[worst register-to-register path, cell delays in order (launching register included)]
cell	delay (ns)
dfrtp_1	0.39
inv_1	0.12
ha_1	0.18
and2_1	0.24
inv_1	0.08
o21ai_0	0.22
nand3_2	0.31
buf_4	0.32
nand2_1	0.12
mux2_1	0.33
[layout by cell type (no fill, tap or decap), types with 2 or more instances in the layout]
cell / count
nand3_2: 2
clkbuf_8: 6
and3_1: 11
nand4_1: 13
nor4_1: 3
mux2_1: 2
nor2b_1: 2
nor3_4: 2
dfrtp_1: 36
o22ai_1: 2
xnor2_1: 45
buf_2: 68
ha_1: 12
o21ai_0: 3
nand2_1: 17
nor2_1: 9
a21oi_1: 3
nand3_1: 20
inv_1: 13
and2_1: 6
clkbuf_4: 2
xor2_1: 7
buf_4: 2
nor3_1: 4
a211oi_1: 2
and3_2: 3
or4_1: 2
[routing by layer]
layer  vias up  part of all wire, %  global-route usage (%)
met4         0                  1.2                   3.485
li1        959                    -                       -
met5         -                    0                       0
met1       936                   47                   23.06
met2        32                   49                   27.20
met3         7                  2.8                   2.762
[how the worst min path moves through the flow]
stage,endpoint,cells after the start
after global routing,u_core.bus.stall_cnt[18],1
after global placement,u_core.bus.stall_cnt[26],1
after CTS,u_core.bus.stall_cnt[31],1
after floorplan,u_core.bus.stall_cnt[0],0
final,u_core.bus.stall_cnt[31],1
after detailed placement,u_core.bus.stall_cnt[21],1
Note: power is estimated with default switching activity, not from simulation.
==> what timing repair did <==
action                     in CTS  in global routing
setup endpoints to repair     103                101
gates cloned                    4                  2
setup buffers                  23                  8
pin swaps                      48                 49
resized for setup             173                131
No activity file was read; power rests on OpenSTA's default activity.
--- src/rtl/hazard_ctrl.sv ---
// hazard_ctrl: pipeline sequencing for the 5-stage core.
// Generates PC / IF/ID / ID/EX / EX/MEM load, flush and bubble controls from
// load-use, taken-branch, imem-wait and halt events. It also keeps saturating
// stall and flush counters for debug and performance measurement.
//
//   state        | meaning
//   -------------+-----------------------------------------------------------
//   RUN          | normal issue; events are evaluated every cycle
//   LU_STALL     | extra load-use stall cycles (LOAD_LAT > 1), lu ignored
//   IMEM_WAIT    | waiting for instruction memory, bubbles enter IF/ID
//   HALTED       | halt decoded; frozen until reset, branches ignored
module hazard_ctrl #(
    parameter int LOAD_LAT = 1,
    parameter int CNT_W    = 16
) (
    input  logic             clk_i,
    input  logic             rst_i,
    input  logic [4:0]       ifid_rs_i,
    input  logic [4:0]       ifid_rt_i,
    input  logic             ifid_uses_rt_i,
    input  logic             idex_memread_i,
    input  logic [4:0]       idex_rt_i,
    input  logic             branch_taken_i,
    input  logic             halt_i,
    input  logic             imem_ready_i,
    output logic             pc_write_o,
    output logic             ifid_write_o,
    output logic             ifid_flush_o,
    output logic             idex_bubble_o,
    output logic             exmem_flush_o,
    output logic [1:0]       state_o,
    output logic [CNT_W-1:0] stall_cnt_o,
    output logic [CNT_W-1:0] flush_cnt_o
);

    typedef enum logic [1:0] {
        ST_RUN       = 2'd0,
        ST_LU_STALL  = 2'd1,
        ST_IMEM_WAIT = 2'd2,
        ST_HALTED    = 2'd3
    } state_t;

    // Stall cycles still owed after the first load-use cycle.
    localparam logic [2:0] LU_EXTRA = 3'(LOAD_LAT - 1);

    state_t           state_q, state_d;
    logic [2:0]       remain_q, remain_d;
    logic [CNT_W-1:0] stall_cnt_q;
    logic [CNT_W-1:0] flush_cnt_q;
    logic             lu;
    logic             stall_inc;
    logic             flush_inc;

    assign lu = idex_memread_i && (idex_rt_i != 5'd0) &&
                ((idex_rt_i == ifid_rs_i) ||
                 (ifid_uses_rt_i && (idex_rt_i == ifid_rt_i)));

    // Mealy control outputs: priority reset > halted > branch > halt > load-use > imem wait.
    always_comb begin
        pc_write_o    = 1'b0;
        ifid_write_o  = 1'b0;
        ifid_flush_o  = 1'b0;
        idex_bubble_o = 1'b0;
        exmem_flush_o = 1'b0;
        if (rst_i) begin
            ifid_flush_o  = 1'b1;
            idex_bubble_o = 1'b1;
        end else if (state_q == ST_HALTED) begin
            idex_bubble_o = 1'b1;
        end else if (branch_taken_i) begin
            pc_write_o    = 1'b1;
            ifid_write_o  = 1'b1;
            ifid_flush_o  = 1'b1;
            idex_bubble_o = 1'b1;
            exmem_flush_o = 1'b1;
        end else if (halt_i || (state_q == ST_LU_STALL) || lu) begin
            idex_bubble_o = 1'b1;
        end else if (!imem_ready_i) begin
            ifid_write_o  = 1'b1;
            ifid_flush_o  = 1'b1;
        end else begin
            pc_write_o    = 1'b1;
            ifid_write_o  = 1'b1;
        end
    end

    // Next-state and stall-remaining selection, same event priority as the outputs.
    always_comb begin
        state_d  = state_q;
        remain_d = remain_q;
        if (state_q != ST_HALTED) begin
            if (branch_taken_i) begin
                state_d  = ST_RUN;
                remain_d = 3'd0;
            end else if (halt_i) begin
                state_d  = ST_HALTED;
                remain_d = 3'd0;
            end else if (state_q == ST_LU_STALL) begin
                remain_d = remain_q - 3'd1;
                if (remain_q == 3'd1) begin
                    state_d = imem_ready_i ? ST_RUN : ST_IMEM_WAIT;
                end
            end else if (lu) begin
                if (LOAD_LAT > 1) begin
                    state_d  = ST_LU_STALL;
                    remain_d = LU_EXTRA;
                end else begin
                    // Single-cycle stall: an outstanding imem wait is kept.
                    state_d = ((state_q == ST_IMEM_WAIT) && !imem_ready_i) ?
                              ST_IMEM_WAIT : ST_RUN;
                end
            end else if (!imem_ready_i) begin
                state_d = ST_IMEM_WAIT;
            end else begin
                state_d = ST_RUN;
            end
        end
    end

    assign stall_inc = (state_q != ST_HALTED) && !pc_write_o;
    assign flush_inc = (state_q != ST_HALTED) && branch_taken_i;

    // State, stall-remaining and saturating performance counters.
    always_ff @(posedge clk_i) begin
        if (rst_i) begin
            state_q     <= ST_RUN;
            remain_q    <= 3'd0;
            stall_cnt_q <= '0;
            flush_cnt_q <= '0;
        end else begin
            state_q  <= state_d;
            remain_q <= remain_d;
            if (stall_inc && (stall_cnt_q != '1)) begin
                stall_cnt_q <= stall_cnt_q + 1'b1;
            end
            if (flush_inc && (flush_cnt_q != '1)) begin
                flush_cnt_q <= flush_cnt_q + 1'b1;
            end
        end
    end

    assign state_o     = state_q;
    assign stall_cnt_o = stall_cnt_q;
    assign flush_cnt_o = flush_cnt_q;

endmodule
===== src/rtl/mem_arbiter.sv =====
// Arbiter sharing the backing memory between icache and dcache.
// One block request is captured and held until the memory is ready, the
// response is routed to the owner, a DONE cycle separates grants, and a
// watchdog aborts a transaction that never completes.
// Optional feature: define MEM_ARB_RR_EN for round-robin tie breaking.
module mem_arbiter
    import mem_arbiter_pkg::*;
#(
    parameter int TIMEOUT_CYCLES = 64
) (
    input  logic         clock,
    input  logic         reset,
    input  mem_req_type  imem_req,
    output mem_data_type imem_data,
    input  mem_req_type  dmem_req,
    output mem_data_type dmem_data,
    output mem_req_type  mem_req,
    input  mem_data_type mem_data,
    output logic         busy,
    output logic         timeout_err
);

    localparam int WDOG_W = $clog2(TIMEOUT_CYCLES) + 1;
    localparam logic [WDOG_W-1:0] WDOG_LAST = WDOG_W'(TIMEOUT_CYCLES - 1);
    localparam logic [WDOG_W-1:0] WDOG_MAX  = {WDOG_W{1'b1}};

`ifdef MEM_ARB_RR_EN
    localparam bit RR_SEL = 1'b1;
`else
    localparam bit RR_SEL = 1'b0;
`endif

    arb_state_t         state_q, state_d;
    mem_req_type        req_q, req_d;
    arb_owner_t         owner_q, owner_d;
    arb_owner_t         last_grant_q, last_grant_d;
    logic [WDOG_W-1:0]  wdog_q, wdog_d;
    logic               terr_q, terr_d;
    arb_owner_t         win_s;
    mem_data_type       own_rsp_s;
    mem_data_type       imem_rsp_s;
    mem_data_type       dmem_rsp_s;

    mem_arb_pick #(.RR_EN(RR_SEL)) u_pick (
        .ivalid_i     (imem_req.valid),
        .dvalid_i     (dmem_req.valid),
        .last_grant_i (last_grant_q),
        .winner_o     (win_s)
    );

    // State, request, owner, watchdog and error registers.
    always_ff @(posedge clock) begin
        if (reset) begin
            state_q      <= ARB_IDLE;
            req_q        <= '0;
            owner_q      <= OWN_DCACHE;
            last_grant_q <= OWN_ICACHE;
            wdog_q       <= '0;
            terr_q       <= 1'b0;
        end else begin
            state_q      <= state_d;
            req_q        <= req_d;
            owner_q      <= owner_d;
            last_grant_q <= last_grant_d;
            wdog_q       <= wdog_d;
            terr_q       <= terr_d;
        end
    end

    // Next-state logic and owner response (zero outside BUSY).
    always_comb begin
        state_d      = state_q;
        req_d        = req_q;
        owner_d      = owner_q;
        last_grant_d = last_grant_q;
        wdog_d       = wdog_q;
        terr_d       = terr_q;
        own_rsp_s    = '0;
        case (state_q)
            ARB_IDLE: begin
                if (imem_req.valid || dmem_req.valid) begin
                    req_d        = (win_s == OWN_DCACHE) ? dmem_req : imem_req;
                    req_d.valid  = 1'b1;
                    owner_d      = win_s;
                    last_grant_d = win_s;
                    wdog_d       = '0;
                    state_d      = ARB_BUSY;
                end else begin
                    state_d = ARB_IDLE;
                end
            end
            ARB_BUSY: begin
                own_rsp_s = mem_data;
                if (mem_data.ready) begin
                    req_d.valid = 1'b0;
                    state_d     = ARB_DONE;
                end else if (wdog_q == WDOG_LAST) begin
                    // Lost response: release the owner with an empty block.
                    own_rsp_s.ready = 1'b1;
                    own_rsp_s.data  = '0;
                    terr_d          = 1'b1;
                    req_d.valid     = 1'b0;
                    state_d         = ARB_DONE;
                end else if (wdog_q != WDOG_MAX) begin
                    wdog_d = wdog_q + WDOG_W'(1);
                end else begin
                    wdog_d = wdog_q;
                end
            end
            ARB_DONE: begin
                state_d = ARB_IDLE;
            end
            default: begin
                state_d     = ARB_IDLE;
                req_d.valid = 1'b0;
            end
        endcase
    end

    // Route the owner response; the non-owner always sees an idle response.
    always_comb begin
        imem_rsp_s = '0;
        dmem_rsp_s = '0;
        if (owner_q == OWN_DCACHE) begin
            dmem_rsp_s = own_rsp_s;
        end else begin
            imem_rsp_s = own_rsp_s;
        end
    end

    assign mem_req     = req_q;
    assign imem_data   = imem_rsp_s;
    assign dmem_data   = dmem_rsp_s;
    assign busy        = (state_q != ARB_IDLE);
    assign timeout_err = terr_q;

endmodule
**src/rtl/wash_pkg.sv**
```systemverilog
// Shared washer-side definitions: payment controller states, default prices
// and the washer's own state encoding.
package wash_pkg;

  localparam int unsigned CREDIT_W         = 3;
  localparam int unsigned DEF_PRICE_SINGLE = 2;
  localparam int unsigned DEF_PRICE_DOUBLE = 3;
  localparam int unsigned DEF_MAX_CREDIT   = 7;
  localparam int unsigned DEF_START_HOLD   = 16;
  localparam int unsigned DEF_TIMEOUT      = 1000;

  typedef enum logic [2:0] {
    ST_IDLE   = 3'd0,
    ST_CREDIT = 3'd1,
    ST_START  = 3'd2,
    ST_RUN    = 3'd3,
    ST_REFUND = 3'd4
  } pay_state_t;

  typedef enum logic [1:0] {
    WSH_IDLE = 2'd0,
    WSH_FILL = 2'd1,
    WSH_WASH = 2'd2,
    WSH_SPIN = 2'd3
  } washer_state_t;

  // Price of the selected programme, sized to the credit counter.
  function automatic logic [CREDIT_W-1:0] price_of(input logic dbl,
                                                   input int unsigned p_single,
                                                   input int unsigned p_double);
    return dbl ? CREDIT_W'(p_double) : CREDIT_W'(p_single);
  endfunction

endpackage

```
**src/rtl/edge_detect.sv**
```systemverilog
// Rising-edge detector against a registered copy of the input level.
module edge_detect (
  input  logic clk,
  input  logic rst,
  input  logic d,
  output logic rise_c
);

  logic d_q;

  always_ff @(posedge clk) begin
    if (rst) d_q <= 1'b0;
    else     d_q <= d;
  end

  assign rise_c = d & ~d_q;

endmodule

```
**src/rtl/wash_payment_ctrl.sv**
```systemverilog
// Coin-operated wash payment controller: counts credit, starts single/double
// washes, rejects surplus coins and refunds pending credit on cancel/timeout.
module wash_payment_ctrl
  import wash_pkg::*;
#(
  parameter int unsigned PRICE_SINGLE = DEF_PRICE_SINGLE,
  parameter int unsigned PRICE_DOUBLE = DEF_PRICE_DOUBLE,
  parameter int unsigned MAX_CREDIT   = DEF_MAX_CREDIT,
  parameter int unsigned START_HOLD   = DEF_START_HOLD,
  parameter int unsigned TIMEOUT      = DEF_TIMEOUT
) (
  input  logic       clk,
  input  logic       rst,
  input  logic       coin_pulse,
  input  logic       sel_double,
  input  logic       start_btn,
  input  logic       cancel,
  input  logic       wash_done,
  output logic       coin_in,
  output logic       double_wash,
  output logic [2:0] credit,
  output logic       refund_pulse,
  output logic       reject_pulse,
  output logic       busy
);

  localparam int unsigned HOLD_W = $clog2(START_HOLD + 1);
  localparam int unsigned IDLE_W = $clog2(TIMEOUT + 1);

  pay_state_t            state_q, state_n;
  logic [CREDIT_W-1:0]   credit_n;
  logic [CREDIT_W-1:0]   price;
  logic [HOLD_W-1:0]     hold_q, hold_n;
  logic [IDLE_W-1:0]     idle_q, idle_n;
  logic                  phase_q, phase_n;
  logic                  coin_in_n, double_n, busy_n, refund_n, reject_n;
  logic                  coin_ok;
  logic                  done_rise_c;

  edge_detect u_done_edge (
    .clk    (clk),
    .rst    (rst),
    .d      (wash_done),
    .rise_c (done_rise_c)
  );

  always_ff @(posedge clk) begin
    if (rst) begin
      state_q      <= ST_IDLE;
      credit       <= '0;
      hold_q       <= '0;
      idle_q       <= '0;
      phase_q      <= 1'b0;
      coin_in      <= 1'b0;
      double_wash  <= 1'b0;
      busy         <= 1'b0;
      refund_pulse <= 1'b0;
      reject_pulse <= 1'b0;
    end else begin
      state_q      <= state_n;
      credit       <= credit_n;
      hold_q       <= hold_n;
      idle_q       <= idle_n;
      phase_q      <= phase_n;
      coin_in      <= coin_in_n;
      double_wash  <= double_n;
      busy         <= busy_n;
      refund_pulse <= refund_n;
      reject_pulse <= reject_n;
    end
  end

  always_comb begin
    state_n   = state_q;
    credit_n  = credit;
    hold_n    = '0;
    idle_n    = '0;
    phase_n   = 1'b0;
    double_n  = double_wash;
    refund_n  = 1'b0;
    reject_n  = 1'b0;
    coin_in_n = 1'b0;
    busy_n    = 1'b0;
    price     = price_of(sel_double, PRICE_SINGLE, PRICE_DOUBLE);
    coin_ok   = coin_pulse && (credit != CREDIT_W'(MAX_CREDIT));

    case (state_q)
      ST_IDLE: begin
        if (coin_pulse) begin
          credit_n = credit + CREDIT_W'(1);
          state_n  = ST_CREDIT;
        end
      end
      ST_CREDIT: begin
        idle_n = idle_q + IDLE_W'(1);
        if (coin_ok)                   credit_n = credit + CREDIT_W'(1);
        else if (coin_pulse)           reject_n = 1'b1;
        if (coin_pulse || start_btn)   idle_n   = '0;
        // Start test uses the pre-coin credit; an accepted coin is still added.
        if (cancel) begin
          state_n = ST_REFUND;
        end else if (start_btn && (credit >= price)) begin
          credit_n = credit_n - price;
          double_n = sel_double;
          state_n  = ST_START;
        end else if (!coin_pulse && !start_btn &&
                     (idle_q == IDLE_W'(TIMEOUT - 1))) begin
          state_n = ST_REFUND;
        end
      end
      ST_START: begin
        hold_n = hold_q + HOLD_W'(1);
        if (coin_pulse) reject_n = 1'b1;
        if (hold_q == HOLD_W'(START_HOLD - 1)) begin
          hold_n  = '0;
          state_n = ST_RUN;
        end
      end
      ST_RUN: begin
        if (coin_pulse) reject_n = 1'b1;
        if (done_rise_c) begin
          double_n = 1'b0;
          state_n  = (credit != '0) ? ST_CREDIT : ST_IDLE;
        end
      end
      ST_REFUND: begin
        if (coin_pulse) reject_n = 1'b1;
        // Eject one coin every other cycle until credit is exhausted.
        if (credit == '0) begin
          state_n = ST_IDLE;
        end else if (!phase_q) begin
          refund_n = 1'b1;
          credit_n = credit - CREDIT_W'(1);
          phase_n  = 1'b1;
          if (credit == CREDIT_W'(1)) state_n = ST_IDLE;
        end
      end
      default: state_n = ST_IDLE;
    endcase

    coin_in_n = (state_n == ST_START);
    busy_n    = (state_n == ST_START) || (state_n == ST_RUN);
    if (!busy_n) double_n = 1'b0;
  end

endmodule
```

::::

### Exercise objective
Would you copy all lines in the records where the string "layer" appears?

### Reply
[routing by layer]
layer  vias up  part of all wire, %  global-route usage (%)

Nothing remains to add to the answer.